YOUR GOAL: The data below must be copied in full and without any change.

MATERIAL SHOWN:
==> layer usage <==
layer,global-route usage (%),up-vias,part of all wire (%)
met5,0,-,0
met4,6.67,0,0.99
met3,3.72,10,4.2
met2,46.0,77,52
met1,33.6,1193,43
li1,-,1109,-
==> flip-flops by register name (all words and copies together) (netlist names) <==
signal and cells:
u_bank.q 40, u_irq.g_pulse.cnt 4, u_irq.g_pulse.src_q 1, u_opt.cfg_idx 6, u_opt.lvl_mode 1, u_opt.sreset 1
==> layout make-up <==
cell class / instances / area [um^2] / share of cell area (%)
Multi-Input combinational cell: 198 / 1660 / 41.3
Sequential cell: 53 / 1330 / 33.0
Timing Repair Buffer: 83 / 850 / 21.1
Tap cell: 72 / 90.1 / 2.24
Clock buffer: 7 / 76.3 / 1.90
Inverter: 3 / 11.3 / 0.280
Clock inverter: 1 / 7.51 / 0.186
--- config.mk ---
export PLATFORM = sky130hd
export DESIGN_NAME = dmd_loop_divider
export DESIGN_NICKNAME = d
export VERILOG_FILES = /design/src/rtl/dmd_pkg.sv /design/src/rtl/dmd_plan.sv /design/src/rtl/dmd_prescaler.sv /design/src/rtl/dmd_counter.sv /design/src/rtl/dmd_loop_divider.sv
export SDC_FILE = /design/constraint.sdc
export NUM_CORES = 1
export LEC_CHECK = 0
export ABC_AREA = 0
export CORE_ASPECT_RATIO = 1.2
export CORE_UTILIZATION = 50
export DETAILED_ROUTE_END_ITERATION = 8
export DONT_BUFFER_PORTS = 1
export PLACE_DENSITY_LB_ADDON = 0.12
export RECOVER_POWER = 25
export SLEW_MARGIN = 10
export SYNTH_ARGS = -nofsm -noshare
export SYNTH_HDL_FRONTEND = slang
export SYNTH_SLANG_ARGS = --single-unit
--- constraint.sdc ---
create_clock -name clk_i -period 3.1 [get_ports clk_i]
set_input_delay 0.93 -clock clk_i [delete_from_list [all_inputs] [get_ports clk_i]]
set_output_delay 0.93 -clock clk_i [all_outputs]
set_load 0.01 [all_outputs]
--- src/rtl/dmd_pkg.sv ---
package dmd_pkg;
  typedef enum logic {
    BAND_AM = 1'b0,
    BAND_FM = 1'b1
  } band_e;
endpackage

SOLUTION TO THE EXERCISE:
==> layer usage <==
layer,global-route usage (%),up-vias,part of all wire (%)
met5,0,-,0
met4,6.67,0,0.99
met3,3.72,10,4.2
met2,46.0,77,52
met1,33.6,1193,43
li1,-,1109,-
==> flip-flops by register name (all words and copies together) (netlist names) <==
signal and cells:
u_bank.q 40, u_irq.g_pulse.cnt 4, u_irq.g_pulse.src_q 1, u_opt.cfg_idx 6, u_opt.lvl_mode 1, u_opt.sreset 1
==> layout make-up <==
cell class / instances / area [um^2] / share of cell area (%)
Multi-Input combinational cell: 198 / 1660 / 41.3
Sequential cell: 53 / 1330 / 33.0
Timing Repair Buffer: 83 / 850 / 21.1
Tap cell: 72 / 90.1 / 2.24
Clock buffer: 7 / 76.3 / 1.90
Inverter: 3 / 11.3 / 0.280
Clock inverter: 1 / 7.51 / 0.186
--- config.mk ---
export PLATFORM = sky130hd
export DESIGN_NAME = dmd_loop_divider
export DESIGN_NICKNAME = d
export VERILOG_FILES = /design/src/rtl/dmd_pkg.sv /design/src/rtl/dmd_plan.sv /design/src/rtl/dmd_prescaler.sv /design/src/rtl/dmd_counter.sv /design/src/rtl/dmd_loop_divider.sv
export SDC_FILE = /design/constraint.sdc
export NUM_CORES = 1
export LEC_CHECK = 0
export ABC_AREA = 0
export CORE_ASPECT_RATIO = 1.2
export CORE_UTILIZATION = 50
export DETAILED_ROUTE_END_ITERATION = 8
export DONT_BUFFER_PORTS = 1
export PLACE_DENSITY_LB_ADDON = 0.12
export RECOVER_POWER = 25
export SLEW_MARGIN = 10
export SYNTH_ARGS = -nofsm -noshare
export SYNTH_HDL_FRONTEND = slang
export SYNTH_SLANG_ARGS = --single-unit
--- constraint.sdc ---
create_clock -name clk_i -period 3.1 [get_ports clk_i]
set_input_delay 0.93 -clock clk_i [delete_from_list [all_inputs] [get_ports clk_i]]
set_output_delay 0.93 -clock clk_i [all_outputs]
set_load 0.01 [all_outputs]
--- src/rtl/dmd_pkg.sv ---
package dmd_pkg;
  typedef enum logic {
    BAND_AM = 1'b0,
    BAND_FM = 1'b1
  } band_e;
endpackage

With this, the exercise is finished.